Happy Monday! Thankfully, the White House press office cleaned up the transcript of Vice President Kamala Harris’ latest word salad so we didn’t have to. Here’s Harris speaking Friday before a friendly audience at Coppin State University: “When we invest in clean energy and electric vehicles and reduce population [pollution], more of our children can breathe clean air and drink clean water. (Applause.)”
Up to Speed
- Florida Gov. Ron DeSantis’ presidential campaign, facing financial challenges, has fired roughly a dozen staffers, with more firings expected in the coming weeks, NBC reports. Despite raising $20 million between late May and the end of June, DeSantis’ campaign finished June with only $12.2 million to spend, $3 million of which can be used only in a general election bid. More than two-thirds of the $20 million DeSantis raised is from donors who’ve already reached the legal campaign contribution limit. To reassure donors, DeSantis’ campaign issued a “confidential” memo downplaying the chances of alternative candidates and stating the campaign “will not dedicate resources to Super Tuesday that slow our momentum in New Hampshire.”
- While some of his Republican challengers burn through their cash, Biden’s campaign spent just $1.1 million in the second quarter of this year, an expenditure less than the campaigns of several Democratic Senate candidates. During the second quarter, the campaign had only four paid employees, spent nothing on rent, and spent a mere $1,500 on travel, accommodations, and airfare.
- The normally bipartisan National Defense Authorization Act passed largely along party lines on Friday after House Republicans inserted several controversial amendments, including those banning funding for abortion-related procedures, transgender surgeries, and hormone treatments. The amendments are unlikely to pass in the Democrat-controlled Senate.

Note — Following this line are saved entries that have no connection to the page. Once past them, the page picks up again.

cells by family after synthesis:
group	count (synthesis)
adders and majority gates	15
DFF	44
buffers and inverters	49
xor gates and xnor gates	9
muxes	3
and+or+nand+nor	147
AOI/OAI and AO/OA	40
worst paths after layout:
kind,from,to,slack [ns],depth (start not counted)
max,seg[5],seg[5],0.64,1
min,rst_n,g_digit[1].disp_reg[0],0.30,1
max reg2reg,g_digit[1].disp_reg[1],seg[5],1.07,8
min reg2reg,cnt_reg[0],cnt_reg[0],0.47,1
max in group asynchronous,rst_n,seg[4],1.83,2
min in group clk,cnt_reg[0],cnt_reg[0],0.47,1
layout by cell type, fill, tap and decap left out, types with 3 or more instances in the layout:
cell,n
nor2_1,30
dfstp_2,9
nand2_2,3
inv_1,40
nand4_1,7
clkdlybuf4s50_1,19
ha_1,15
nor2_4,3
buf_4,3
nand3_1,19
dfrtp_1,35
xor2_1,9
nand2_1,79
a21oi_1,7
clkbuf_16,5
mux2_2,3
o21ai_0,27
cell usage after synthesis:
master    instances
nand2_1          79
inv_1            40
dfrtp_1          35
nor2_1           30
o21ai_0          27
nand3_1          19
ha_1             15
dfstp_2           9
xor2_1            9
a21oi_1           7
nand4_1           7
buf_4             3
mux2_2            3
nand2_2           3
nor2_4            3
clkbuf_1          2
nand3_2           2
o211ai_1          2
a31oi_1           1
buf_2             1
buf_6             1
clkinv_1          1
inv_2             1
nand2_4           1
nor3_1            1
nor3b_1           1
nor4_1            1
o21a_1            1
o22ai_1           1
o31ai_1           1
[config.mk]
export PLATFORM = sky130hd
export DESIGN_NAME = control_unit_legv8_flat
export DESIGN_NICKNAME = d
export VERILOG_FILES = /design/src/rtl/control_unit_legv8_if.sv /design/src/rtl/control_unit_legv8.sv /design/src/flat_wrapper.sv
export SDC_FILE = /design/constraint.sdc
export NUM_CORES = 1
export LEC_CHECK = 0
export CAP_MARGIN = 20
export CORE_MARGIN = 4
export CORE_UTILIZATION = 40
export DETAILED_ROUTE_END_ITERATION = 8
export DONT_BUFFER_PORTS = 1
export GPL_ROUTABILITY_DRIVEN = 1
export PLACE_DENSITY = 0.6
export SETUP_SLACK_MARGIN = 0.15
export SLEW_MARGIN = 20
export SYNTH_ARGS = -nofsm -noshare
export SYNTH_HDL_FRONTEND = slang
export SYNTH_SLANG_ARGS = --single-unit
export TNS_END_PERCENT = 1
[constraint.sdc]
create_clock -name clock -period 6.1 [get_ports clock]
set_input_delay 1.525 -clock clock [delete_from_list [all_inputs] [get_ports clock]]
set_output_delay 1.525 -clock clock [all_outputs]
set_load 0.1 [all_outputs]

- Former President Donald Trump gave a shout-out to Ohio Republican Senate contender Bernie Moreno on Saturday, one day before Secretary of State Frank LaRose launched his bid with a Monday morning announcement video. “We love Ohio, and we love Bernie Moreno,” said Trump. Days earlier, GOP Senate campaign chief Steve Daines declined to endorse a candidate in Ohio, where state Sen. Matt Dolan also is seeking the party’s nomination. “When you have three candidates that any one could win the general election, we don’t stay up late at night worrying about that,” Daines said in an interview with CBS News.

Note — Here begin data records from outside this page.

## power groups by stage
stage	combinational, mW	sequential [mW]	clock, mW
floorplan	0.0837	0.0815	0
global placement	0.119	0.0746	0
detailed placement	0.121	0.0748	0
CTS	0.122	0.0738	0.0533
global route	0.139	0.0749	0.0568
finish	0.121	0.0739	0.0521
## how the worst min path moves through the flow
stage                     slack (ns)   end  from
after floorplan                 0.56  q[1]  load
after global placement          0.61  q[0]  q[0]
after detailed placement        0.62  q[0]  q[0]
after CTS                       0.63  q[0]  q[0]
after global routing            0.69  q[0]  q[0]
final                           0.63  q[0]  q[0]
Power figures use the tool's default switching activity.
--- config.mk ---
export PLATFORM = sky130hd
export DESIGN_NAME = cardinal_nic
export DESIGN_NICKNAME = d
export VERILOG_FILES = /design/src/rtl/cardinal_nic.sv
export SDC_FILE = /design/constraint.sdc
export NUM_CORES = 1
export LEC_CHECK = 0
export CORE_AREA = 2 2 127 129
export CTS_CLUSTER_SIZE = 28
export DETAILED_ROUTE_END_ITERATION = 10
export DIE_AREA = 0 0 129 131
export GPL_TIMING_DRIVEN = 0
export PLACE_DENSITY_LB_ADDON = 0.12
export SLEW_MARGIN = 20
export SYNTH_ARGS = -nofsm -noshare
export SYNTH_HDL_FRONTEND = slang
export SYNTH_SLANG_ARGS = --single-unit
--- constraint.sdc ---
create_clock -name clk -period 4 [get_ports clk]
set_clock_uncertainty 0.1 [all_clocks]
set_input_delay 0.6 -clock clk [delete_from_list [all_inputs] [get_ports clk]]
set_output_delay 0.6 -clock clk [all_outputs]
set_load 0.02 [all_outputs]
--- src/rtl/cardinal_nic.sv ---
// cardinal_nic: one-entry output/input channel buffers between a cardinal processor and its ring router.
// Define CARDINAL_NIC_PKTCNT_EN to add saturating sent/recv packet counters to the status words.
module cardinal_nic #(
  parameter int DATA_WIDTH = 64,
  parameter int VC_BIT     = 0
) (
  input  logic                  clk,
  input  logic                  reset,
  input  logic [1:0]            addr,
  input  logic [0:DATA_WIDTH-1] d_in,
  output logic [0:DATA_WIDTH-1] d_out,
  input  logic                  nicEn,
  input  logic                  nicWrEn,
  output logic                  net_so,
  input  logic                  net_ro,
  output logic [0:DATA_WIDTH-1] net_do,
  input  logic                  net_polarity,
  input  logic                  net_si,
  output logic                  net_ri,
  input  logic [0:DATA_WIDTH-1] net_di
);
  localparam logic [1:0] A_IN_BUF  = 2'b00;
  localparam logic [1:0] A_IN_ST   = 2'b01;
  localparam logic [1:0] A_OUT_BUF = 2'b10;
  localparam logic [1:0] A_OUT_ST  = 2'b11;

  logic [0:DATA_WIDTH-1] in_buf, out_buf, in_st, out_st;
  logic                  in_full, out_full;
  logic                  rd, wr, drain, accept;

  assign rd     = nicEn & ~nicWrEn;
  assign wr     = nicEn & nicWrEn;
  assign drain  = rd & (addr == A_IN_BUF) & in_full;
  assign accept = net_si & ~in_full;

  // Injection only in the ring cycle whose polarity matches the packet's VC bit.
  assign net_so = out_full & net_ro & (out_buf[VC_BIT] == net_polarity);
  assign net_do = out_buf;
  assign net_ri = ~in_full;

  always_ff @(posedge clk or posedge reset) begin
    if (reset) begin
      out_buf  <= '0;
      out_full <= 1'b0;
      in_buf   <= '0;
      in_full  <= 1'b0;
    end else begin
      // A write racing an injection sees out_full=1 and is dropped.
      if (net_so)
        out_full <= 1'b0;
      else if (wr && addr == A_OUT_BUF && !out_full) begin
        out_buf  <= d_in;
        out_full <= 1'b1;
      end
      if (drain)
        in_full <= 1'b0;
      else if (accept) begin
        in_buf  <= net_di;
        in_full <= 1'b1;
      end
    end
  end

`ifdef CARDINAL_NIC_PKTCNT_EN
  logic [15:0] sent_cnt, recv_cnt;

  always_ff @(posedge clk or posedge reset) begin
    if (reset) begin
      sent_cnt <= '0;
      recv_cnt <= '0;
    end else begin
      if (net_so && sent_cnt != 16'hFFFF) sent_cnt <= sent_cnt + 16'd1;
      if (accept && recv_cnt != 16'hFFFF) recv_cnt <= recv_cnt + 16'd1;
    end
  end
`endif

  always_comb begin
    in_st  = '0;
    out_st = '0;
    in_st[DATA_WIDTH-1]  = in_full;
    out_st[DATA_WIDTH-1] = out_full;
`ifdef CARDINAL_NIC_PKTCNT_EN
    in_st[0:15]  = recv_cnt;
    out_st[0:15] = sent_cnt;
`endif
    d_out = '0;
    if (rd) begin
      case (addr)
        A_IN_BUF:  d_out = in_buf;
        A_IN_ST:   d_out = in_st;
        A_OUT_BUF: d_out = out_buf;
        A_OUT_ST:  d_out = out_st;
        default:   d_out = '0;
      endcase
    end
  end
endmodule

== After elaboration in Yosys (flattened, before gate mapping) ==
Index checks and enable logic that the tools add are counted.

* Register bits after elaboration: 130
* Latch bits: 0
* Memory bits (writable): 0
* Bits in read-only memories: 0
* Input bits: 137
* Output and inout bits: 130
* Logic and storage cells: 33
* Memories kept: 0

* $add $sub $neg: 0
* Multiply operators: 0
* Divide/modulo/power cells: 0
* Magnitude comparators: 0
* Equality and inequality tests: 4
* Shift operators: 0
* Multiplexer cells: 6
* Bitwise operators: 11
* Reduce and logical (&&, ||, !) cells: 8

{| class="wikitable"
|+ Operators by type and width
! kind !! count
|-
| $pmux W64 S4 || 1
|-
| $mux W64 || 1
|-
| $and A1 B1 Y1 || 7
|-
| $eq A2 B2 Y1 const B || 2
|-
| $mux W1 || 4
|-
| $not A1 Y1 || 4
|-
| $reduce_and A2 Y1 || 2
|-
| $reduce_bool A2 Y1 || 2
|-
| $eq A2 B1 Y1 const B || 1
|-
| $logic_and A1 B1 Y1 || 2
|-
| $logic_not A2 Y1 || 1
|-
| $eq A1 B1 Y1 || 1
|-
| $logic_not A1 Y1 || 1
|}

== Depth between registers and ports, before layout ==
Gate-level depths: netlist (run 1).

* Depth after elaboration: 6
* Depth in mapped cells: 5
* Gate-level depth less buffers: 3

== Worst setup path after synthesis (run 1) ==
No wires, ideal clock.

* Path type: input to output
* Start: in nicWrEn
* End: out d_out[41] (netlist bit)
* Data arrival time: 1580 ps
* Data required time: 3300 ps
* Path slack: 1720 ps
* Stages: 5
* Buffers on the path: 2
* Path through: nand2b_1 > nor3b_1 > buf_2 > buf_2 > a22o_1

* Word-level cells in the longest chain between the ends: 3

{| class="wikitable"
|+ RTL lines
! element !! line !! RTL
|-
| start, declared || 13 || <nowiki>input logic nicWrEn,</nowiki>
|-
| $not A1 Y1 || 31 || <nowiki>assign rd = nicEn & ~nicWrEn;</nowiki>
|-
| $and A1 B1 Y1 || 31 ||
|-
| $mux W64 || 88 || <nowiki>if (rd) begin</nowiki>
|-
| end, declared || 11 || <nowiki>output logic [0:DATA_WIDTH-1] d_out,</nowiki>
|}

Every way passes these cells.

== Worst setup path after layout (run 1) ==
* Start: in nicWrEn
* End: out d_out[44] (netlist bit)

Same word-level chain as after synthesis.

==> run_summary.xml, run 1 <==
<?xml version="1.0" encoding="UTF-8"?>
<metrics>
  <group name="logic_synthesis">
    <metric name="synth_most_common_cell" unit="">sky130_fd_sc_hd__dfrtp_1</metric>
    <metric name="ys_ff_latch" unit="">130</metric>
    <metric name="mappedNetlistNets" unit="">499</metric>
    <metric name="netlist_top_cells_count" unit="">sky130_fd_sc_hd__dfrtp_1 (130), sky130_fd_sc_hd__mux2_2 (68), sky130_fd_sc_hd__a22o_1 (63)</metric>
    <metric name="synth_edf_count" unit="">0</metric>
    <metric name="postSynth.asyncResetShare" unit="%">100</metric>
    <metric name="yosysTopAreaCellShare" unit="%">56.2</metric>
    <metric name="postSynthAreaPerCell" unit="sq um">16.0</metric>
    <metric name="yosysSeqAreaShare" unit="%">56.2</metric>
    <metric name="postSynthCellCount" unit="">362</metric>
    <metric name="synth-warning-count" unit="">0</metric>
    <metric name="synthesis.area" unit="sq um">5780</metric>
    <metric name="synth_top_area_cell" unit="">sky130_fd_sc_hd__dfrtp_1</metric>
    <metric name="ys.flop_type" unit="">sky130_fd_sc_hd__dfrtp_1</metric>
    <metric name="synth.distinct_cells" unit="">21</metric>
    <metric name="top_area_cells_in_the_synthesized_netlist" unit="">sky130_fd_sc_hd__dfrtp_1 (56%), sky130_fd_sc_hd__mux2_2 (13%), sky130_fd_sc_hd__mux2_4 (13%)</metric>
  </group>
  <group name="clocking">
    <metric name="clock_tree.root_cell" unit="">sky130_fd_sc_hd__clkbuf_16</metric>
    <metric name="cts_sinks" unit="">130</metric>
    <metric name="tritoncts.num_buffers" unit="">17</metric>
    <metric name="htree_levels" unit="">4</metric>
    <metric name="holdBufCountCts" unit="">0</metric>
    <metric name="cts_max_path_buffers" unit="">2</metric>
    <metric name="clkLatencyLatePin" unit="ns">0.41</metric>
    <metric name="post_cts_resized" unit="">0</metric>
    <metric name="clock_tree_from_tritoncts" unit="">yes</metric>
    <metric name="worst_setup_hold_path_clk_slew" unit="ns">0.06</metric>
    <metric name="postCtsSetupRepairBufs" unit="">0</metric>
  </group>
  <group name="place">
    <metric name="routabilityCongestion" unit="">0.775</metric>
    <metric name="placed_cells" unit="">848</metric>
    <metric name="detailed_place_hpwl" unit="microns">12100</metric>
    <metric name="placedInstanceArea" unit="sq um">8810</metric>
    <metric name="port_buffers" unit="">266</metric>
  </group>
  <group name="timing">
    <metric name="fmax" unit="GHz">0.278</metric>
    <metric name="timing.slew.headroom" unit="%">58.4</metric>
    <metric name="endpoints_failing_hold" unit="">0</metric>
    <metric name="grt_setup_unrepaired" unit="">no</metric>
    <metric name="worst_pin_slew" unit="ns">0.623</metric>
    <metric name="setup_viol_count_final" unit="">0</metric>
    <metric name="whs" unit="ns">0.406</metric>
    <metric name="number_of_max_slew_violations_in_the_final_report" unit="">0</metric>
    <metric name="finalCritPeriodShare" unit="%">89.9</metric>
    <metric name="fin_tns_setup" unit="ns">0</metric>
    <metric name="final_period_minus_worst_setup_slack" unit="ns">3.60</metric>
  </group>
  <group name="detailed_routing">
    <metric name="route.antenna.remaining_nets" unit="">0</metric>
    <metric name="first_iter_violations" unit="">100</metric>
    <metric name="route.detailed.wl_per_inst" unit="microns">18.5</metric>
    <metric name="vias" unit="">4252</metric>
    <metric name="drc_errors" unit="">0</metric>
    <metric name="route.detailed.vias_per_inst" unit="">4.83</metric>
    <metric name="drt-pass1-iter-count" unit="">4</metric>
    <metric name="detail_route.wirelength" unit="microns">16300</metric>
  </group>
  <group name="die">
    <metric name="dieHeight" unit="microns">131</metric>
    <metric name="die_w" unit="microns">129</metric>
    <metric name="die-area" unit="sq um">16900</metric>
    <metric name="placeableCoreArea" unit="sq um">15600</metric>
    <metric name="floorplan.initialDensity" unit="%">37.1</metric>
    <metric name="rows" unit="">46</metric>
    <metric name="ios" unit="">267</metric>
  </group>
  <group name="global_route">
    <metric name="grt_pass1_wl" unit="microns">25300</metric>
    <metric name="grt_util_all_layers" unit="%">19.8</metric>
    <metric name="grt_remaining_overflow" unit="">0</metric>
    <metric name="grt_start_max_net_pins" unit="">31</metric>
    <metric name="first_global_vias" unit="">4570</metric>
    <metric name="number_of_antenna_violations_at_the_first_check_in_global_routing" unit="">1</metric>
  </group>
  <group name="setup_path">
    <metric name="reg2reg_depth" unit="">4</metric>
    <metric name="rr_endpoint" unit="">in_buf[26]</metric>
    <metric name="worst_ep_required_time" unit="ns">3.30</metric>
    <metric name="endpoint_kind" unit="">primary output</metric>
    <metric name="ff2ff_setup_slack" unit="ns">2.25</metric>
    <metric name="element_type_at_the_critical_path_start" unit="">input pin</metric>
    <metric name="critPathArrivalTime" unit="ns">2.90</metric>
    <metric name="path_class" unit="">input pin to primary output</metric>
    <metric name="critical_path.max_fanout" unit="">10</metric>
    <metric name="critical_path.reg2reg.startpoint" unit="">in_full</metric>
  </group>
  <group name="run">
    <metric name="max_cap_violations" unit="">0</metric>
  </group>
  <group name="layout">
    <metric name="finish.net_count" unit="">788</metric>
    <metric name="drive_gt1_share" unit="%">27.6</metric>
    <metric name="postLayoutCellArea" unit="sq um">9440</metric>
    <metric name="fin_cells" unit="">880</metric>
    <metric name="antennaDiodeCount" unit="">0</metric>
    <metric name="area_delta_synth_final" unit="%">63.2</metric>
  </group>
  <group name="worst_hold_path">
    <metric name="worstHoldEndpoint" unit="">in_buf[11]</metric>
    <metric name="min_delay_path_depth" unit="">1</metric>
    <metric name="hold_start" unit="">in_buf[11]</metric>
    <metric name="class_of_the_tightest_hold_or_removal_check" unit="">flip-flop to flip-flop</metric>
  </group>
  <group name="pwr">
    <metric name="design_power_total" unit="mW">6.65</metric>
    <metric name="cellPowerDensity" unit="nW/um^2">704</metric>
    <metric name="p_leak" unit="nW">3.97</metric>
    <metric name="peak_ir_drop_on_the_vdd_network" unit="uV">379</metric>
  </group>
  <group name="status">
    <metric name="status" unit="">finished clean</metric>
  </group>
</metrics>
[layout make-up]
type / instances / area [sq um]
buffer: 26 / 199
clock buffer: 24 / 512
clock inverter: 8 / 123
fill: 1270 / 6150
inverter: 3 / 15.0
multi-input combinational: 203 / 2320
sequential: 130 / 3250
tap: 216 / 270
timing repair buffer: 270 / 2750
[routing by layer]
layer	track usage, %	vias up	share of wire [%]
met2	31.2	190	46
li1	-	1935	-
met3	7.94	34	9.0
met1	24.0	2093	42
met4	9.08	0	2.9
met5	0	-	0
[metrics by stage]
step | utilization (%) | worst slack (ns)
after global routing | 60.5 | 0.212
final | 60.5 | 0.404
after global placement | 55.9 | 0.397
after CTS | 60.5 | 0.340
after detailed placement | 56.5 | 0.351
after floorplan | - | 1.69
[sequential cells by signal (all words and copies together), names as in the netlist]
| signal | count |
|---|---|
| out_full | 1 |
| in_buf | 64 |
| net_do | 64 |
| in_full | 1 |
[worst max-delay path, cell delays in order]
cell and delay (ns):
sky130_fd_sc_hd__clkdlybuf4s50_1 0.46, sky130_fd_sc_hd__nand2b_1 0.23, sky130_fd_sc_hd__nor3_4 0.45, sky130_fd_sc_hd__buf_2 0.34, sky130_fd_sc_hd__a22o_1 0.18, sky130_fd_sc_hd__clkdlybuf4s50_1 0.63
[power breakdown]
part / internal (mW) / leakage (nW) / switching [mW] / total, mW
Clock: 1.08 / 0.304 / 0.556 / 1.63
Combinational: 1.53 / 2.12 / 1.03 / 2.56
Sequential: 1.99 / 1.54 / 0.466 / 2.46
[cell families after synthesis]
family | Yosys count | share of synthesized area, %
muxes | 129 | 28.6
xor gates and xnor gates | 1 | 0.151
DFF | 130 | 56.2
and+or+nand+nor | 8 | 1.60
AOI/OAI and AO/OA | 65 | 9.76
buffers and inverters | 29 | 3.63
[cell usage in the layout, fill, tap and decap left out, types with 5 or more instances in the layout]
master	count
sky130_fd_sc_hd__buf_8	5
sky130_fd_sc_hd__clkbuf_8	6
sky130_fd_sc_hd__dfrtp_1	130
sky130_fd_sc_hd__a22o_1	63
sky130_fd_sc_hd__buf_2	15
sky130_fd_sc_hd__clkbuf_16	17
sky130_fd_sc_hd__buf_4	5
sky130_fd_sc_hd__mux2_1	10
sky130_fd_sc_hd__mux2_2	68
sky130_fd_sc_hd__mux2_4	50
sky130_fd_sc_hd__clkdlybuf4s50_1	266
[worst max-delay path by stage]
stage / start / end / cells past startpoint
2_1_floorplan: reset / in_buf[0] / 1
3_3_place_gp: nicWrEn / d_out[31] / 6
3_5_place_dp: nicWrEn / d_out[44] / 6
4_1_cts: nicWrEn / d_out[31] / 6
5_1_grt: nicWrEn / d_out[44] / 6
6_report: nicWrEn / d_out[44] / 6
Note: power is estimated with default switching activity, not from simulation.
==> run 2: changes to the inputs <==
--- a/config.mk
+++ b/config.mk
@@ -5,12 +5,14 @@
 export SDC_FILE = /design/constraint.sdc
 export NUM_CORES = 1
 export LEC_CHECK = 0
+export CAP_MARGIN = 40
 export CORE_AREA = 2 2 127 129
 export CTS_CLUSTER_SIZE = 28
 export DETAILED_ROUTE_END_ITERATION = 10
 export DIE_AREA = 0 0 129 131
 export GPL_TIMING_DRIVEN = 0
 export PLACE_DENSITY_LB_ADDON = 0.12
+export REMOVE_ABC_BUFFERS = 1
 export SLEW_MARGIN = 20
 export SYNTH_ARGS = -nofsm -noshare
 export SYNTH_HDL_FRONTEND = slang
==> run_summary.xml, run 2 (synthesis results as in run 1) <==
<?xml version="1.0" encoding="UTF-8"?>
<metrics>
  <group name="die">
    <metric name="dieHeight" unit="microns">131</metric>
    <metric name="ios" unit="">267</metric>
    <metric name="rows" unit="">46</metric>
    <metric name="floorplan.initialDensity" unit="%">37.1</metric>
    <metric name="die-area" unit="sq um">16900</metric>
    <metric name="placeableCoreArea" unit="sq um">15600</metric>
    <metric name="die_w" unit="microns">129</metric>
  </group>
  <group name="clocking">
    <metric name="htree_levels" unit="">4</metric>
    <metric name="worst_setup_hold_path_clk_slew" unit="ns">0.05</metric>
    <metric name="clock_tree_from_tritoncts" unit="">yes</metric>
    <metric name="clkLatencyLatePin" unit="ns">0.40</metric>
    <metric name="holdBufCountCts" unit="">0</metric>
    <metric name="tritoncts.num_buffers" unit="">17</metric>
    <metric name="cts_sinks" unit="">130</metric>
    <metric name="clock_tree.root_cell" unit="">sky130_fd_sc_hd__clkbuf_16</metric>
    <metric name="cts_max_path_buffers" unit="">2</metric>
  </group>
  <group name="worst_hold_path">
    <metric name="min_delay_path_depth" unit="">1</metric>
    <metric name="class_of_the_tightest_hold_or_removal_check" unit="">flip-flop to flip-flop</metric>
    <metric name="worstHoldEndpoint" unit="">in_buf[63]</metric>
    <metric name="hold_start" unit="">in_buf[63]</metric>
  </group>
  <group name="detailed_routing">
    <metric name="route.detailed.wl_per_inst" unit="microns">19.4</metric>
    <metric name="route.detailed.vias_per_inst" unit="">4.84</metric>
    <metric name="detail_route.wirelength" unit="microns">16800</metric>
    <metric name="vias" unit="">4194</metric>
    <metric name="drt-pass1-iter-count" unit="">4</metric>
    <metric name="first_iter_violations" unit="">159</metric>
    <metric name="route.antenna.remaining_nets" unit="">0</metric>
    <metric name="drc_errors" unit="">0</metric>
  </group>
  <group name="setup_path">
    <metric name="critPathArrivalTime" unit="ns">3.12</metric>
    <metric name="rr_endpoint" unit="">in_buf[16]</metric>
    <metric name="critical_path.max_fanout" unit="">10</metric>
    <metric name="reg2reg_depth" unit="">4</metric>
    <metric name="critical_path.reg2reg.startpoint" unit="">in_full</metric>
    <metric name="ff2ff_setup_slack" unit="ns">2.22</metric>
    <metric name="endpoint_kind" unit="">primary output</metric>
    <metric name="worst_ep_required_time" unit="ns">3.30</metric>
    <metric name="path_class" unit="">input pin to primary output</metric>
    <metric name="element_type_at_the_critical_path_start" unit="">input pin</metric>
  </group>
  <group name="timing">
    <metric name="grt_setup_unrepaired" unit="">no</metric>
    <metric name="finalCritPeriodShare" unit="%">95.4</metric>
    <metric name="worst_pin_slew" unit="ns">0.434</metric>
    <metric name="fmax" unit="GHz">0.262</metric>
    <metric name="endpoints_failing_hold" unit="">0</metric>
    <metric name="fin_tns_setup" unit="ns">0</metric>
    <metric name="final_period_minus_worst_setup_slack" unit="ns">3.82</metric>
    <metric name="setup_viol_count_final" unit="">0</metric>
    <metric name="timing.slew.headroom" unit="%">71.1</metric>
    <metric name="number_of_max_slew_violations_in_the_final_report" unit="">0</metric>
  </group>
  <group name="status">
    <metric name="status" unit="">finished clean</metric>
  </group>
  <group name="layout">
    <metric name="area_delta_synth_final" unit="%">63.1</metric>
    <metric name="fin_cells" unit="">866</metric>
    <metric name="drive_gt1_share" unit="%">26.2</metric>
    <metric name="final_cell_mix" unit="">sky130_fd_sc_hd__clkdlybuf4s50_1 (266), sky130_fd_sc_hd__dfrtp_1 (130), sky130_fd_sc_hd__mux2_2 (68), sky130_fd_sc_hd__a22o_1 (63), sky130_fd_sc_hd__mux2_4 (50)</metric>
    <metric name="layout_commonest_cell" unit="">sky130_fd_sc_hd__clkdlybuf4s50_1</metric>
    <metric name="finish.net_count" unit="">777</metric>
    <metric name="antennaDiodeCount" unit="">0</metric>
    <metric name="fill_cells" unit="">1227</metric>
  </group>
  <group name="run">
    <metric name="max_cap_violations" unit="">0</metric>
  </group>
  <group name="pwr">
    <metric name="peak_ir_drop_on_the_vdd_network" unit="uV">371</metric>
    <metric name="cellPowerDensity" unit="nW/um^2">701</metric>
    <metric name="design_power_total" unit="mW">6.61</metric>
    <metric name="p_leak" unit="nW">3.92</metric>
  </group>
  <group name="global_route">
    <metric name="number_of_antenna_violations_at_the_first_check_in_global_routing" unit="">0</metric>
    <metric name="grt_remaining_overflow" unit="">0</metric>
    <metric name="grt_pass1_wl" unit="microns">25400</metric>
    <metric name="grt_start_max_net_pins" unit="">77</metric>
    <metric name="first_global_vias" unit="">4741</metric>
    <metric name="grt_util_all_layers" unit="%">19.8</metric>
  </group>
  <group name="place">
    <metric name="placed_cells" unit="">835</metric>
    <metric name="detailed_place_hpwl" unit="microns">12200</metric>
    <metric name="port_buffers" unit="">266</metric>
    <metric name="routabilityCongestion" unit="">0.750</metric>
  </group>
</metrics>
==> run 2: power breakdown <==
part / total, mW / leakage, nW / internal [mW] / switching [mW]
Clock: 1.55 / 0.287 / 1.01 / 0.540
Combinational: 2.60 / 2.09 / 1.56 / 1.05
Sequential: 2.46 / 1.54 / 1.99 / 0.469
==> run 2: worst max-delay path by stage <==
stage,start,endpoint,cells after the start
after CTS,nicWrEn,d_out[3],8
after detailed placement,nicWrEn,d_out[40],8
final,nicWrEn,d_out[54],8
after global routing,nicEn,d_out[54],8
after floorplan,nicWrEn,d_out[0],3
after global placement,nicWrEn,d_out[47],5
==> run 2: stage by stage <==
stage               setup WS [ns]  hold slack [ns]  instance area (sq um)  utilization, %
finish                      0.185            0.400                   9430            60.5
global placement            -6.06            0.388                   8520            54.6
global route              0.00936            0.415                   9430            60.5
floorplan                   -1.51            0.373                   5590               -
detailed placement         0.0370            0.393                   8820            56.6
CTS                       0.00771            0.405                   9410            60.3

- In a video published by the New York Post on Saturday, Democratic presidential candidate Robert F. Kennedy Jr. said, “COVID-19 is targeted to attack Caucasians and black people. The people who are most immune are Ashkenazi Jews and Chinese.” Kennedy defended his remarks on Twitter, saying, “I have never, ever suggested that the COVID-19 virus was targeted to spare Jews,” but “COVID-19 appears to disproportionately affect certain races.”
Ted Cruz Faces Another Tough Reelection Battle in Texas
Sen. Ted Cruz isn’t known for modesty. But the Texas Republican delivered what might be characterized as a modest second quarter fundraising report, collecting $4.4 million and reporting $4.8 million in cash on hand.
It’s not the stuff that bulletproof incumbents are made of. It’s hardly the picture of fundraising prowess Cruz exhibited as the runner-up for the Republican presidential nomination eight years ago. But veteran GOP operatives in Texas say Cruz is still more likely than not to win a third, six-year term in 2024, even as they concede the journey from here to there could be a little bumpy.
“It could get below 3 percent,” said a Republican strategist with Texas ties. Sound familiar? In 2018, in a midterm election that produced a Democratic wave, Cruz was significantly outraised by his Democratic challenger, then-Rep. Beto O’Rourke, and scraped by with a margin of victory—50.9 percent to 48.3 percent—that fell below 3 percent.